CH: How do you perceive your role as an international composer?
YW: I feel my mission is to be a good musician and try to write the best music. I don’t think I’m an international composer- you know for some reason my music doesn’t travel very far but I don’t know why. So I think I am here to help you do what you’re doing. Also I think equally important is the ability to do no harm- very much like what a good doctor should do. Through communication, we are here to polish the compositions into sophistication.
CH: Which of your compositions would you particularly recommend?
YW: I like every single piece I wrote. It also depends on what you’re looking for. But if you were asking for immediate response, I’d recommend my Chiavi in Mano. It literally means ‘keys in hand’- you know that’s normally how you buy cars in the States, keys in hand, it’s a pun.
CH: What is the good thing about being a mature composer than being a younger one?

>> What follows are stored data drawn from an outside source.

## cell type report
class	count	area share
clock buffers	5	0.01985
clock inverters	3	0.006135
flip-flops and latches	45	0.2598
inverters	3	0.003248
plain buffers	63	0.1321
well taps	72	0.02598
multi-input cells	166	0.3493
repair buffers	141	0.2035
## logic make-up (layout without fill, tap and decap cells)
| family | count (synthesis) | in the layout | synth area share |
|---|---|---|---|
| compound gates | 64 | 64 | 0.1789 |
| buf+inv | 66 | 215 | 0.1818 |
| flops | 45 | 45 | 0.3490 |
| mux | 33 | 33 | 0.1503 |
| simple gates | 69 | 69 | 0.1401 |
## src/rtl/mem_arbiter.sv

```systemverilog
// Arbitrates one RAM port between instruction fetch and data access; data wins
// unless a pending fetch has already watched DSTREAK_MAX data grants go by.
module mem_arbiter #(
  parameter int DSTREAK_MAX = 4
) (
  input  logic        CLK,
  input  logic        nRST,
  input  logic        iREN,
  input  logic [31:0] iaddr,
  output logic        iwait,
  output logic [31:0] iload,
  input  logic        dREN,
  input  logic        dWEN,
  input  logic [31:0] daddr,
  input  logic [31:0] dstore,
  output logic        dwait,
  output logic [31:0] dload,
  output logic        ramREN,
  output logic        ramWEN,
  output logic [31:0] ramaddr,
  output logic [31:0] ramstore,
  input  logic [31:0] ramload,
  input  logic [1:0]  ramstate
);

  typedef enum logic [1:0] {
    IDLE   = 2'd0,
    DGRANT = 2'd1,
    IGRANT = 2'd2
  } state_t;

  localparam logic [1:0] RAM_ACCESS = 2'd2;
  localparam logic [3:0] DMAX       = 4'(DSTREAK_MAX);
  localparam logic [3:0] DCNT_SAT   = 4'd15;

  state_t     state_q, state_d;
  logic [3:0] dcnt_q, dcnt_d;
  logic       dreq;
  logic       istarved;

  assign dreq     = dREN | dWEN;
  assign istarved = iREN && (dcnt_q >= DMAX);

  // Read data is shared; each requester only trusts it in its own ack cycle.
  assign iload = ramload;
  assign dload = ramload;

  always_ff @(posedge CLK or negedge nRST) begin
    if (!nRST) begin
      state_q <= IDLE;
      dcnt_q  <= 4'd0;
    end else begin
      state_q <= state_d;
      dcnt_q  <= dcnt_d;
    end
  end

  // RAM controls decode from the registered state, so reset drops them at once.
  always_comb begin
    state_d  = state_q;
    dcnt_d   = dcnt_q;
    ramREN   = 1'b0;
    ramWEN   = 1'b0;
    ramaddr  = 32'd0;
    ramstore = 32'd0;
    iwait    = 1'b1;
    dwait    = 1'b1;
    case (state_q)
      IDLE: begin
        if (dreq && !istarved) begin
          state_d = DGRANT;
        end else if (iREN) begin
          state_d = IGRANT;
        end
      end
      DGRANT: begin
        if (!dreq) begin
          state_d = IDLE;
        end else begin
          ramaddr  = daddr;
          ramstore = dstore;
          if (dWEN) begin
            ramWEN = 1'b1;
          end else begin
            ramREN = 1'b1;
          end
          if (ramstate == RAM_ACCESS) begin
            dwait   = 1'b0;
            state_d = IDLE;
            if (iREN) begin
              dcnt_d = (dcnt_q == DCNT_SAT) ? DCNT_SAT : dcnt_q + 4'd1;
            end else begin
              dcnt_d = 4'd0;
            end
          end
        end
      end
      IGRANT: begin
        if (!iREN) begin
          state_d = IDLE;
        end else begin
          ramaddr = iaddr;
          ramREN  = 1'b1;
          if (ramstate == RAM_ACCESS) begin
            iwait   = 1'b0;
            state_d = IDLE;
            dcnt_d  = 4'd0;
          end
        end
      end
      default: state_d = IDLE;
    endcase
  end

endmodule

```

## config.mk

```make
export PLATFORM = sky130hd
export DESIGN_NAME = mem_arbiter
export DESIGN_NICKNAME = d
export VERILOG_FILES = /design/src/rtl/mem_arbiter.sv
export SDC_FILE = /design/constraint.sdc
export NUM_CORES = 1
export LEC_CHECK = 0
export ABC_AREA = 1
export BUFFER_PORTS_ARGS = -buffer_cell sky130_fd_sc_hd__buf_2
export CAP_MARGIN = 20
export CORE_AREA = 2 2 105 107
export DETAILED_ROUTE_END_ITERATION = 8
export DIE_AREA = 0 0 107 109
export SLEW_MARGIN = 15
export SYNTH_ARGS = -nofsm -noshare
export SYNTH_HDL_FRONTEND = slang
export SYNTH_SLANG_ARGS = --single-unit
export TNS_END_PERCENT = 20
```

## constraint.sdc

```tcl
create_clock -name CLK -period 1.53 [get_ports CLK]
set_input_delay 0.2295 -clock CLK [delete_from_list [all_inputs] [get_ports CLK]]
set_output_delay 0.2295 -clock CLK [all_outputs]
set_load 0.01 [all_outputs]
```

# Yosys cells after proc, flatten, opt, wreduce, memory -nomap -nowiden

Cells that the tools add are included.
W data, S select, Z words.

Bits in registers: 6
Word-level logic and storage cells: 50

$add $sub $neg: 1
Order comparisons: 1
Equality and inequality tests: 9
Mux-type cells: 30
Bitwise gates (word level): 1
Reductions and logical operators: 6

Operators by type and width:

| operator              | count |
|---|---|
| $mux W32              | 4 |
| $pmux W32 S2          | 1 |
| $mux W4               | 6 |
| $mux W1               | 11 |
| $mux W2               | 5 |
| $ne A2 B2 Y1 const B  | 4 |
| $pmux W4 S2           | 1 |
| $pmux W2 S3           | 1 |
| $reduce_and A5 Y1     | 1 |
| $add A4 B1 Y4 const B | 1 |
| $eq A2 B2 Y1 const B  | 2 |
| $eq A4 B4 Y1 const B  | 1 |
| $ge A4 B3 Y1 const B  | 1 |
| $ne A3 B3 Y1 const B  | 1 |
| $eq A2 B1 Y1 const B  | 1 |
| $logic_and A1 B1 Y1   | 2 |
| $logic_not A2 Y1      | 1 |
| $pmux W1 S2           | 1 |
| $reduce_bool A2 Y1    | 1 |
| $logic_not A1 Y1      | 1 |
| $or A1 B1 Y1          | 1 |

# Logic depth before layout (Yosys ltp)

Gate-level depths: netlist (run 1).

Word-level depth: 6
Depth in mapped cells: 8
Mapped depth without buffers: 8

# Least setup slack after synthesis (run 1)

No wires, ideal clock.

Path type: register -> output
Start point: register state_q[0]
End point: output ramaddr[11]
Arrival: 1.317 ns
Slack: -0.017 ns
Stages on the path, launching flop included: 8
Cell sequence: dfrtp_1 > inv_1 > ha_1 > nand2_1 > inv_2 > buf_2 > nand2_1 > a21oi_1

Cells in the longest elaborated chain, start to end: 2

Ends and longest elaborated chain:

| item                                         | line | source |
|---|---|---|
| from (decl)                                  | 36   | `state_t state_q, state_d;` |
| from (signal assigned)                       | 53   | `state_q <= state_d;` |
| $eq A2 B2 Y1 or $eq A2 B1 Y1 (tied branches) | 68   | `case (state_q)` |
| $pmux W32 S2 (*)                             | 68   |  |
| to (decl)                                    | 20   | `output logic [31:0] ramaddr,` |

Every way passes the cells marked *; elsewhere a longest branch is shown, timed or not.

# Worst setup path in the final report (run 1)

Start point: register state_q[0]
End point: output ramaddr[20]

Same word-level chain as after synthesis.

==> key figures, run 1 <==
CTS
  • Clock slew seen by the registers of the worst setup and hold paths: 40 ps
  • CTS tree: yes
  • Clk_lat worst skew: 220 ps
  • CTS max path bufs: 2
  • H-Tree Depth: 1
  • CTS Buf Count: 3
  • Total clock sinks: 6
  • Clk root buf: clkbuf_8

Logic synthesis
  • Synth top area share: 0.2811
  • Yosys top cell by area: buf_4
  • Post-Syn Nets: 458
  • Synth warnings: 0
  • Mux cell area share after synthesis: 0
  • Simple-gate share of the synthesized area: 0.3258
  • Xor and xnor area share after synthesis: 0
  • Area share of fa/ha/maj cells after synthesis: 0.03660
  • Unique masters post-synth: 17
  • Largest family of logic cells by synthesized area: buffers and inverters
  • Synth Instances: 318
  • Synth Area in Compound Gates: 0.1281
  • Seq/Total Area, Yosys: 0.08785
  • Cell Area, Synth: 1709 um2
  • Top post-synthesis cells by area: buf_4 28%, nand2_1 22%, a21oi_1 10%, inv_1 9.2%, dfrtp_1 8.8%
  • Seq cells post-synth: 6
  • Syn avg cell area: 5.375 um2

Floorplanning
  • Overall die area: 11,660 um2
  • Core area: 10,600 um2
  • Starting Density: 0.1612
  • Row cnt: 38
  • Die Y: 109 um
  • Io pins: 267
  • Die X: 107 um

STA
  • Setup TNS: -13,600 ps
  • Fin. max-slew vios: 0
  • Final Worst Setup Slack: -284.4 ps
  • Clock Skew: 1.600 ps
  • Final Hold Fails: 0
  • Measured slew at the worst slew-check pin: 285.0 ps
  • Max-slew headroom: 0.8080
  • Minimum clock period: 1814 ps
  • RSZ-0062 raised after global routing: true
  • Period utilization: 1.186
  • Achievable clock frequency: 551.2 MHz
  • # setup viols final: 67

Routing
  • Via/cell ratio: 3.912
  • Routed Antenna Nets: 0
  • Drt pass-1 iters: 4
  • Final wirelength: 6916 um
  • Via count: 2,277
  • Initial DRC Count: 69
  • WL/cell: 11.88 um
  • # DRC: 0

Power and ir drop
  • P per Cell Area: 1296 nW/um2
  • Maximum vdd drop: 0.4259 mV
  • LEAKAGE: 1.640 nW

Placed design
  • Dpl hpwl: 5556 um
  • GP Congestion: 0.7559
  • Port bufs: 170

Global routing
  • Total gr overflow: 0
  • Initial antenna violation count: 0
  • Global Route Usage Sum: 0.1082
  • Vias in the first global route: 2,035
  • First-pass GRT wire length: 9811 um
  • Largest net degree at the start of global routing: 19

Outcome
  • Status: finished with violations
  • Failing checks: setup timing

Worst setup path
  • Req. time, crit path: 1300 ps
  • CP cell instances: buf_6 > ha_4 > o21ai_4 > inv_4 > buf_12 > nand2_1 > a21oi_2 > buf_2
  • CP Class: flip-flop to output pin
  • Slowest-stage cell, CP: dfrtp_1
  • Crit end category: output pin
  • Worst-path fanout max: 14
  • Critical Path Max Stage Delay: 390 ps
  • WP data arrival: 1580 ps
  • Crit path launch type: flip-flop

Finish
  • Area grow syn2layout: 68.59%
  • Commonest non-fill, non-tap cell in the layout: buf_2
  • Final Net Count: 584
  • Share of cells above drive strength 1: 0.5656
  • Antenna cells: 0
  • Core Util, Final: 0.2718
  • Most frequent cells in the layout: 162 x buf_2, 91 x nand2_1, 38 x inv_1

Job
  • Number of max-cap violations: 0

Min path
  • Min-delay worst type: primary input to asynchronous set/reset pin
[synthesized netlist by cell type, drive strengths merged]
cell type / count
nand2: 102
buf: 73
inv: 44
nor2: 39
a21oi: 34
dfrtp: 6
o21ai: 6
ha: 5
clkbuf: 3
nand3: 3
or2: 2
o211ai: 1
[metrics by stage]
stage          total power [mW]  setup slack, ps  hold slack (ps)  instances  cell area, um2
5_1_grt                   4.045           -378.8            380.8        582            2882
6_report                  3.735           -284.4            357.5        582            2882
2_1_floorplan             1.705           -16.98           -66.09        318            1724
3_3_place_gp              2.789           -79.27            61.98        570            2417
3_5_place_dp              2.773           -66.29            61.55        570            2417
4_1_cts                   3.683           -259.3            358.2        583            2830
[area by class of cell]
type | count | area [um2]
Inverter | 44 | 177.7
Tap cell | 140 | 175.2
Sequential cell | 6 | 150.1
Fill cell | 1209 | 7721
Timing Repair Buffer | 197 | 1303
Multi-Input combinational cell | 192 | 1035
Clock buffer | 3 | 41.29
[worst max-delay path: cells and delay by family (launching register included)]
family / cells / cell delay, ps
buffers and inverters: 4 / 520
flip-flops: 1 / 390
AND/OR/NAND/NOR: 1 / 80
adder cells (fa/ha/maj): 1 / 140
AO/OA/AOI/OAI: 2 / 210
[logic make-up after synthesis]
group | Yosys count
adder cells (fa/ha/maj) | 5
AO/OA/AOI/OAI | 41
AND/OR/NAND/NOR | 146
buffers and inverters | 120
flip-flops | 6
[registers in the layout, summed over array words and instances, names as in the netlist]
register / count
dcnt_q: 4
state_q: 2
[repair_timing]
item / CTS / global route
resized for setup: 53 / 23
setup buffers: 5 / 0
pin swaps: 2 / 5
cloned: 4 / 0
hold buffers: 1 / 0
endpoints found under the setup margin: 68 / 74
hold endpoints to repair: 6 / 0
[power by group]
part           leakage, nW  total, mW  switching (mW)  internal, mW
Combinational         1.54       3.24            1.68          1.56
Sequential          0.0797      0.259          0.0526         0.207
Clock               0.0216      0.239          0.0697         0.169
Total                 1.64       3.74            1.80          1.94
[final timing paths]
check / start / slack [ps] / cells after the start / to
max: state_q[0] / -280 / 8 / ramaddr[20]
max reg2reg: state_q[0] / 30 / 9 / state_q[1]
min in group CLK: ramload[30] / 460 / 0 / dload[30]
min: nRST / 360 / 2 / dcnt_q[1]
min reg2reg: dcnt_q[1] / 540 / 2 / dcnt_q[1]
max in group asynchronous: nRST / 1030 / 2 / state_q[0]
[routing by layer]
metal | share of wire | GRT usage
met1 | 0.38 | 0.1155
met2 | 0.48 | 0.1970
met3 | 0.10 | 0.03168
met4 | 0.038 | 0.04917
met5 | 0 | 0
(Power assumes the default switching activity.)
==> run 2: changes to the inputs <==
Settings changed: ABC_AREA 1 to not set, CORE_AREA 2 2 105 107 to 2 2 103 105, DIE_AREA 0 0 107 109 to 0 0 105 107.
==> run 2 against run 1 <==
Net effect: the flow still finishes with violations (setup timing); worst setup slack got worse by 66 ps; first-iteration DRC count rose by 8.7%; utilization rose by 0.48 points; flip-flop and latch count did not move; clock-buffer cell count did not move; clock power barely moved; cell count fell by 17%; final area fell by 3.1%; worst hold slack got worse by 3.5 ps; critical endpoint is now ramaddr[4].
==> key figures, run 2 <==
Worst setup path
  • CP top delay family: buffers and inverters
  • CP Class: flip-flop to output pin
  • Crit end category: output pin
  • Reg2reg start: state_q[0]
  • FF-to-FF setup slack: -150 ps
  • Critical Path Start: state_q[0]
  • CP Depth: 7
  • Req. time, crit path: 1300 ps
  • CP cell instances: buf_6 > ha_4 > o21a_4 > clkbuf_16 > a22oi_1 > nor2b_1 > buf_2
  • Worst-path fanout max: 14
  • Slowest-stage cell, CP: dfrtp_1
  • Worst path buffer plus inverter count: 3
  • WP data arrival: 1650 ps
  • Critical Path Max Stage Delay: 380 ps
  • CP endpoint: ramaddr[4]
  • Worst r2r dst: dcnt_q[1]
  • Crit path launch type: flip-flop
  • Worst reg-to-reg path cell count: 6

Floorplanning
  • Die Y: 107 um
  • Die X: 105 um
  • Starting Density: 0.1666
  • Row cnt: 37
  • Io pins: 267
  • Core area: 10,090 um2
  • Overall die area: 11,240 um2

Logic synthesis
  • Seq cells post-synth: 6
  • Synth top area share: 0.2857
  • Synth cell count leaders: 64 x buf_4, 34 x nor2b_1, 33 x and2_1
  • Top-count cell post-synth: buf_4
  • Post-Syn Nets: 369
  • Cell Area, Synth: 1682 um2
  • Synth Instances: 229
  • Seq/Total Area, Yosys: 0.08929
  • Ys flop type: dfrtp_1
  • Yosys top cell by area: buf_4
  • Ys async rst share: 1.000
  • Number of flops mapped to enable cells by yosys: 0
  • Syn avg cell area: 7.343 um2
  • Top post-synthesis cells by area: buf_4 29%, a22oi_1 14%, nor2b_1 13%, and2_1 12%, dfrtp_1 8.9%
  • Unique masters post-synth: 29
  • Synth warnings: 0

STA
  • Setup TNS: -20,370 ps
  • Final Worst Setup Slack: -350.7 ps
  • Clock Skew: 4.701 ps
  • Period utilization: 1.229
  • RSZ-0062 raised after global routing: true
  • Minimum clock period: 1881 ps
  • Fin. max-slew vios: 0
  • Final Hold Fails: 0
  • Max-slew headroom: 0.7170
  • Measured slew at the worst slew-check pin: 418.6 ps
  • Achievable clock frequency: 531.7 MHz
  • # setup viols final: 73

Min path
  • Min-delay worst type: primary input to asynchronous set/reset pin

Placed design
  • Port bufs: 170
  • Pre-CTS WS: -160.6 ps
  • GP Congestion: 0.7618
  • Dpl cell area: 2345 um2
  • Dpl hpwl: 5495 um

Finish
  • Area of the multi-input gates: 1150 um2
  • Biggest regs: dcnt_q: 4 flops, state_q: 2 flops
  • Fill count: 1,099
  • Area grow syn2layout: 66.00%
  • Commonest non-fill, non-tap cell in the layout: buf_2
  • FF/Latch Area: 150.1 um2
  • Final Net Count: 491
  • Antenna cells: 0
  • Fin area: 2791 um2
  • Most frequent cells in the layout: 164 x buf_2, 34 x nor2b_1, 28 x and2_1
  • Core Util, Final: 0.2766
  • Top reg by flops: dcnt_q
  • Share of cells above drive strength 1: 0.6848
  • Max reg flops: 4

Power and ir drop
  • LEAKAGE: 1.396 nW
  • P per Cell Area: 1306 nW/um2
  • Maximum vdd drop: 0.4695 mV

Routing
  • Via/cell ratio: 4.140
  • Via count: 2,008
  • Highest routed layer: met4
  • Initial DRC Count: 75
  • Final wirelength: 7386 um
  • WL/cell: 15.23 um
  • Routed met1 length: 2737 um
  • Drt pass-1 iters: 4
  • # DRC: 0
  • DR WL met2: 3815 um
  • WL met3: 593 um
  • Routed Antenna Nets: 0

CTS
  • Clk_lat worst skew: 220 ps
  • CTS tree: yes
  • CTS Buf Count: 3
  • CTS max path bufs: 2
  • Clk root buf: clkbuf_8
  • H-Tree Depth: 1
  • Total clock sinks: 6
  • Clock slew seen by the registers of the worst setup and hold paths: 40 ps

Global routing
  • Largest net degree at the start of global routing: 29
  • Vias in the first global route: 1,920
  • First-pass GRT wire length: 10,080 um
  • Total gr overflow: 0
  • Initial antenna violation count: 0
  • Global Route Usage Sum: 0.1132

Outcome
  • Failing checks: setup timing
  • Status: finished with violations

Job
  • Number of max-cap violations: 0
-- run 2: changes by cell type in the layout (fill, tap and decap cells not counted), sizes merged, moves of 3 or more --
cell / change
a22oi: +32
a21oi: -30
o21ai: -5
nand2: -96
and2: +34
inv: -39
nor2b: +34
mux2: +3
buf: -5
nor2: -37
-- run 2: per-layer routing --
metal  vias up  global-route usage
met1       914              0.1254
met3        19             0.02675
met2       121              0.2124
met4         0             0.03619
met5         -                   0
li1        954                   -
-- run 2: timing repair --
item | in CTS | in global routing
hold buffers | 1 | 0
pin swaps | 4 | 12
setup endpoints to repair | 72 | 74
endpoints found under the hold margin | 6 | 0
buffers inserted | 1 | 1
gates cloned | 4 | 1
gates resized for setup | 23 | 22
-- run 2: worst reg2reg max path, stage by stage, from the launching register on --
cell	delay (ps)
dfrtp_1	380
inv_1	80
ha_2	170
buf_4	110
mux2_2	330
and3_4	200
mux2_4	300
-- run 2: cell type report --
class | count | area share
clock buffer | 3 | 0.01479
sequential | 6 | 0.05379
timing repair buffer | 195 | 0.4518
inverter | 5 | 0.006723
tap | 136 | 0.06096
multi-input combinational | 140 | 0.4119
-- run 2: how the worst min path moves through the flow --
stage,start,end,slack (ps),cells past startpoint
global route,nRST,dcnt_q[0],390,2
global placement,nRST,dcnt_q[1],60,1
CTS,nRST,dcnt_q[1],360,2
finish,nRST,dcnt_q[1],350,2
detailed placement,nRST,dcnt_q[1],60,1
floorplan,nRST,dcnt_q[0],-70,0
-- run 2: power by group --
group	internal, mW	switching, mW
sequential	0.223	0.0661
clock	0.169	0.0674
combinational	1.74	1.38
-- run 2: per-stage QoR --
step | total power, mW | hold slack, ps | std cells
2_1_floorplan | 1.852 | -66.09 | 229
3_3_place_gp | 2.693 | 58.12 | 474
3_5_place_dp | 2.760 | 61.24 | 474
4_1_cts | 3.473 | 355.9 | 483
5_1_grt | 3.932 | 393.0 | 485
6_report | 3.647 | 354.1 | 485
-- run 2: cells by family after synthesis --
logic type,count (synthesis),synth area share
buffers and inverters,83,0.3318
multiplexers,3,0.02455
flip-flops,6,0.08928
AND/OR/NAND/NOR,86,0.3147
AO/OA/AOI/OAI,46,0.2024
adder cells (fa/ha/maj),5,0.03720
==> run 3: changes to the inputs <==
Settings changed: BUFFER_PORTS_ARGS -buffer_cell sky130_fd_sc_hd__buf_2 to not set, CORE_AREA 2 2 103 105 to 2 2 105 107, DIE_AREA 0 0 105 107 to 0 0 107 109, DONT_BUFFER_PORTS set to 1.
==> run 3 against run 2 <==
Net effect: the flow still finishes with violations (setup timing); total power fell by 4.6%; non-clock buffer count fell by 166; sequential share of layout area rose by 1.8 points; worst hold slack got worse by 140 ps; largest power group unchanged.
==> key figures, run 3 (synthesis results as in run 2) <==
Floorplanning
  • Io pins: 267
  • Starting Density: 0.1586
  • Core area: 10,600 um2
  • Overall die area: 11,660 um2
  • Row cnt: 38
  • Die Y: 109 um
  • Die X: 107 um

CTS
  • Clk root buf: clkbuf_8
  • H-Tree Depth: 1
  • CTS tree: yes
  • CTS Buf Count: 3
  • Clock slew seen by the registers of the worst setup and hold paths: 40 ps
  • CTS max path bufs: 2
  • Clk_lat worst skew: 230 ps
  • Total clock sinks: 6

Routing
  • Drt pass-1 iters: 4
  • # DRC: 0
  • WL/cell: 19.72 um
  • Initial DRC Count: 41
  • Routed Antenna Nets: 0
  • Via count: 1,419
  • Final wirelength: 6371 um
  • Via/cell ratio: 4.393

Worst setup path
  • CP Class: flip-flop to output pin
  • Crit end category: output pin
  • Req. time, crit path: 1300 ps
  • Slowest-stage cell, CP: dfrtp_1
  • Critical Path Max Stage Delay: 420 ps
  • CP cell instances: inv_2 > ha_4 > o21a_4 > bufbuf_16 > a22oi_2 > nor2b_2
  • Worst-path fanout max: 17
  • Crit path launch type: flip-flop
  • WP data arrival: 1620 ps

Power and ir drop
  • LEAKAGE: 0.7387 nW
  • Maximum vdd drop: 0.3603 mV
  • Total power draw: 3.478 mW
  • P per Cell Area: 1657 nW/um2

STA
  • Clock Skew: 6.386 ps
  • Hold slack: 211.1 ps
  • Period utilization: 1.206
  • # setup viols final: 74
  • Achievable clock frequency: 542.0 MHz
  • RSZ-0062 raised after global routing: true
  • Final Hold Fails: 0
  • Minimum clock period: 1845 ps
  • Max-slew headroom: 0.7278
  • Fin. max-slew vios: 0
  • Measured slew at the worst slew-check pin: 402.6 ps
  • Final Worst Setup Slack: -315.1 ps
  • Setup TNS: -15,860 ps

Min path
  • Min-delay worst type: primary input to flip-flop

Placed design
  • GP Congestion: 0.7649
  • Pre-CTS WS: -239.9 ps
  • Port bufs: 0
  • Dpl hpwl: 4340 um

Finish
  • Antenna cells: 0
  • Biggest regs: dcnt_q: 4 flops, state_q: 2 flops
  • Core Util, Final: 0.1980
  • Share of cells above drive strength 1: 0.7322
  • Area grow syn2layout: 24.85%
  • Fill count: 1,179
  • Top reg by flops: dcnt_q
  • Final Net Count: 325
  • Commonest non-fill, non-tap cell in the layout: and2_4
  • Max reg flops: 4
  • Most frequent cells in the layout: 34 x and2_4, 23 x nor2b_2, 23 x a22oi_2

Global routing
  • Largest net degree at the start of global routing: 34
  • Vias in the first global route: 1,358
  • Total gr overflow: 0
  • First-pass GRT wire length: 7679 um
  • Initial antenna violation count: 0
  • Global Route Usage Sum: 0.08783

Outcome
  • Failing checks: setup timing
  • Status: finished with violations

Job
  • Number of max-cap violations: 0
## run 3: changes by cell type in the layout (fill, tap and decap cells not counted), moves of 7 or more
cell,previous run,this run
nor2b_4,0,7
buf_2,164,0
nor2b_1,34,4
nor2b_2,0,23
and2_4,6,34
and2_1,28,0
## run 3: routing by layer
metal,up-vias,routed length [um],track usage,part of all wire
li1,618,-,-,-
met1,693,2315,0.1016,0.36
met2,97,3444,0.1574,0.54
met3,11,522,0.02510,0.082
met4,0,89,0.02597,0.014
met5,-,0,0,0
[config.mk]
export PLATFORM = sky130hd
export DESIGN_NAME = fetch_run_controller
export DESIGN_NICKNAME = d
export VERILOG_FILES = /design/src/rtl/fetch_run_controller.sv
export SDC_FILE = /design/constraint.sdc
export NUM_CORES = 1
export LEC_CHECK = 0
export BUFFER_PORTS_ARGS = -buffer_cell sky130_fd_sc_hd__buf_2
export CAP_MARGIN = 15
export CORE_MARGIN = 4
export CORE_UTILIZATION = 29
export CTS_BUF_LIST = sky130_fd_sc_hd__clkbuf_16
export DETAILED_ROUTE_END_ITERATION = 10
export PLACE_DENSITY = 0.6
export SYNTH_ARGS = -nofsm -noshare
export SYNTH_HDL_FRONTEND = slang
export SYNTH_SLANG_ARGS = --single-unit
[constraint.sdc]
create_clock -name i_clock -period 5.2 [get_ports i_clock]
set_input_delay 0.52 -clock i_clock [delete_from_list [all_inputs] [get_ports i_clock]]
set_output_delay 0.52 -clock i_clock [all_outputs]
set_load 0.05 [all_outputs]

YW: I started composing when I was 5 out of pure interest. Now I’m 80 and I am currently working on some cantatas. But I guess all these years I’ve felt like a young composer myself as I start from the beginning in every piece I write. I try to find ways to juxtapose confusing group of ideas, electrical change, musical narratives etc., what I call ‘dramatic form’. My turning point came when I started listening to operas- I love it very much. From then on I start to think of music psychologically: What will make people listen? How long can that go on before any change is needed? How are you going to change- what is the relationship between the first subject and the second one? Then what follows? You know all these questions. In general, I write my music in order, continuity and drama- like Beethoven and Mozart’s music.
CH: Do you have any favourite composers?
YW: Oh that would be Mozart and J.S. Bach for no doubt. They are the masters whom I worship because they write the music in connection with their life.
CH: Do you have any favourite key centres?
YW: No, no. But I’d say I try to put a tonal reference in my music. Some people like modal music while others like popular keys. I’m pretty much a mixed composer.
CH: What sort of music did you hear the most back in childhood? How has it differed from what you hear now?
YW: We listened to the big bands back in 1930. Jazz bands like The Gallington, Herman Leonard, Linda Hopp, Frank Sinatra, Bing Crossby- you know all these jazz masters. Now I listen to everything: Talking Heads, even heavy metals and rap.
CH: Do you have any preference towards a particular genre?
YW: Really, I listen to everything. I wouldn’t recommend composers to have a particular preference because they have to absorb whatever is around them. I like to hip-hop and cartoon myself, but some people hate it. They just don’t understand. There’s this artist whom I really appreciate, Roy Lichtenstein- very good artist who draws comic books, newsprint and pixels. I think creativity is limited when you’re being too commercial.
CH: What is the most important thing you learnt from life?
YW: Kindness. Yes, kindness indeed- even though I had gone through a lot of evils. It works.
Aside musical virtuosity, it is their selfless sharing of life experience that makes a master truly respectful. Here at the Bright Sheng Partnership: The Intimacy of Creativity, we are very fortunate to witness the assembly of these generous masters who enlighten our minds with their life-long devotion to music.